[DATA TO USE Boundary: Start]

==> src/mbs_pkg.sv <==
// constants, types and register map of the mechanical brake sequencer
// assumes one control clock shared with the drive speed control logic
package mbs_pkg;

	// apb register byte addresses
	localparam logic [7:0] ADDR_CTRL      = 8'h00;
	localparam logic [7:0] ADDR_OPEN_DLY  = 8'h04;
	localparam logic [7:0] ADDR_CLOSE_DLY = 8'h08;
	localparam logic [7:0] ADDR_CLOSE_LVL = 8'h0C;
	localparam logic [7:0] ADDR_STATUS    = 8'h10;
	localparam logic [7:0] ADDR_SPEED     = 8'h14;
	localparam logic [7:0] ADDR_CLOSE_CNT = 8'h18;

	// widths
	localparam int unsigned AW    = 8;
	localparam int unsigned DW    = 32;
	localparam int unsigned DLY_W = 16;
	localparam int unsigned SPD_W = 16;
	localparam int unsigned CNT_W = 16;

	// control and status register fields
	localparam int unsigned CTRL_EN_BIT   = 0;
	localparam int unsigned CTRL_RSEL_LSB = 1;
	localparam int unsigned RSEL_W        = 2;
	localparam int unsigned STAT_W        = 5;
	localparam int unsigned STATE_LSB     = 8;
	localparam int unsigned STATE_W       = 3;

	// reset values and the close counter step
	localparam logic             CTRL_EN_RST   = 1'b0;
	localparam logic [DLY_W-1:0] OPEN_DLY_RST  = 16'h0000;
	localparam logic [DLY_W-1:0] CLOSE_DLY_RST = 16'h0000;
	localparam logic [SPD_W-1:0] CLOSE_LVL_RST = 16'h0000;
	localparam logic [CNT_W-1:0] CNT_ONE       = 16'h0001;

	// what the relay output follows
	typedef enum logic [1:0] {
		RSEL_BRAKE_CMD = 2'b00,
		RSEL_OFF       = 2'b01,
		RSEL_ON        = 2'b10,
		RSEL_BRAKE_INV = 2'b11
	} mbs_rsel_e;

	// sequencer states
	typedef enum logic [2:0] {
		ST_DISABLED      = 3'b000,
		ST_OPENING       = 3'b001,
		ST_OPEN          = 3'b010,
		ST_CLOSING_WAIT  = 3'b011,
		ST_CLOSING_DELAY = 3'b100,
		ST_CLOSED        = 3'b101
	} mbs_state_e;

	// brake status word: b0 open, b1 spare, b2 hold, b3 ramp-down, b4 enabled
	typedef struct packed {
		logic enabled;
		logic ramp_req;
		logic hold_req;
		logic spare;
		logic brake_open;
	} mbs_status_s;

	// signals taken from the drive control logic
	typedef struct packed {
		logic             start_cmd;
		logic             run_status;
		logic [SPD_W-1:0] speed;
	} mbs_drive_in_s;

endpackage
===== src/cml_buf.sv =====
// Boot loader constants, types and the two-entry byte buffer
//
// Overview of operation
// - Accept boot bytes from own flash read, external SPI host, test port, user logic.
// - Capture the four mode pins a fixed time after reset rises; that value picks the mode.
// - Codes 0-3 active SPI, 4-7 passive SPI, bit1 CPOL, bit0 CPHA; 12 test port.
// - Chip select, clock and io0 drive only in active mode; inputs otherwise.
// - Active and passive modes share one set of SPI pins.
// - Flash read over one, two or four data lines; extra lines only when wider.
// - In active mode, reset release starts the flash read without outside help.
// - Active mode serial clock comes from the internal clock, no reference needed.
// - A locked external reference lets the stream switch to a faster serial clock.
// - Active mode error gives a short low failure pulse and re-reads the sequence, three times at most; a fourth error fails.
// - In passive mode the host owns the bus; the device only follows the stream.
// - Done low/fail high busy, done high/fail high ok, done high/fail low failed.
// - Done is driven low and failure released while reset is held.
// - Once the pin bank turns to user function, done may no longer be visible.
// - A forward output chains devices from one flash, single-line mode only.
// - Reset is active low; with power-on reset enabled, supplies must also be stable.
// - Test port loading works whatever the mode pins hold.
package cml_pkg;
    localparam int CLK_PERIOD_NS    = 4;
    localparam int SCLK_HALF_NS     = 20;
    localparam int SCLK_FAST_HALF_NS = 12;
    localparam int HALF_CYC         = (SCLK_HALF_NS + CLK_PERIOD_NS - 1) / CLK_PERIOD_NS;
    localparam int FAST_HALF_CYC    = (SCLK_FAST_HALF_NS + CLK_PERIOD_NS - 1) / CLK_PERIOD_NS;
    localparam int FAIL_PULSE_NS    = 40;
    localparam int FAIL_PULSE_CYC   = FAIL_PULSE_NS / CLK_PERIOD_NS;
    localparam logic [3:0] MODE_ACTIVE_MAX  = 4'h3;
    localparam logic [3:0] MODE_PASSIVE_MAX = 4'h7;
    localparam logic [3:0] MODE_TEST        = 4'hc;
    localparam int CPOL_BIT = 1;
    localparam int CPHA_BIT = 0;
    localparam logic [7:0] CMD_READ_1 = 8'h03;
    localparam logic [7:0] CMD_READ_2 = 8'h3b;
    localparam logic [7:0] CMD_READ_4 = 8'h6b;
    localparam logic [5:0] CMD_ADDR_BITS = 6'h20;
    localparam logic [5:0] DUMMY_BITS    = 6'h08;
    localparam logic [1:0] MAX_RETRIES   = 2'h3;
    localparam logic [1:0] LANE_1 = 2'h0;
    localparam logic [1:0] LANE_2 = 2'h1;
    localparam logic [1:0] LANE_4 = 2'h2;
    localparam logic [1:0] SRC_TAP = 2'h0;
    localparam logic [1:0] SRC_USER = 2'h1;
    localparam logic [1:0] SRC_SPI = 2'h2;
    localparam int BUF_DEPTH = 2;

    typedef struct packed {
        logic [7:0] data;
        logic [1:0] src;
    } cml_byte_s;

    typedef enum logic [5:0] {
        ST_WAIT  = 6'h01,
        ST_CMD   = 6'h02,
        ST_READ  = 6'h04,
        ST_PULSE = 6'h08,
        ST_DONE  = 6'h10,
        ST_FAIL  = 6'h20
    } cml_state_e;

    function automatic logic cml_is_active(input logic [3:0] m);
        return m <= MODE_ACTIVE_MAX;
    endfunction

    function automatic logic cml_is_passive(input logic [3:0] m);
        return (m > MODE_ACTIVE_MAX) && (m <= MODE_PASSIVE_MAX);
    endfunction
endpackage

[DATA TO USE Boundary: End]

Where the string "from" occurs in the data, return the whole line.

> **RESPONSE TO THIS TASK**:
	// signals taken from the drive control logic
// - Accept boot bytes from own flash read, external SPI host, test port, user logic.
// - Active mode serial clock comes from the internal clock, no reference needed.
// - A forward output chains devices from one flash, single-line mode only.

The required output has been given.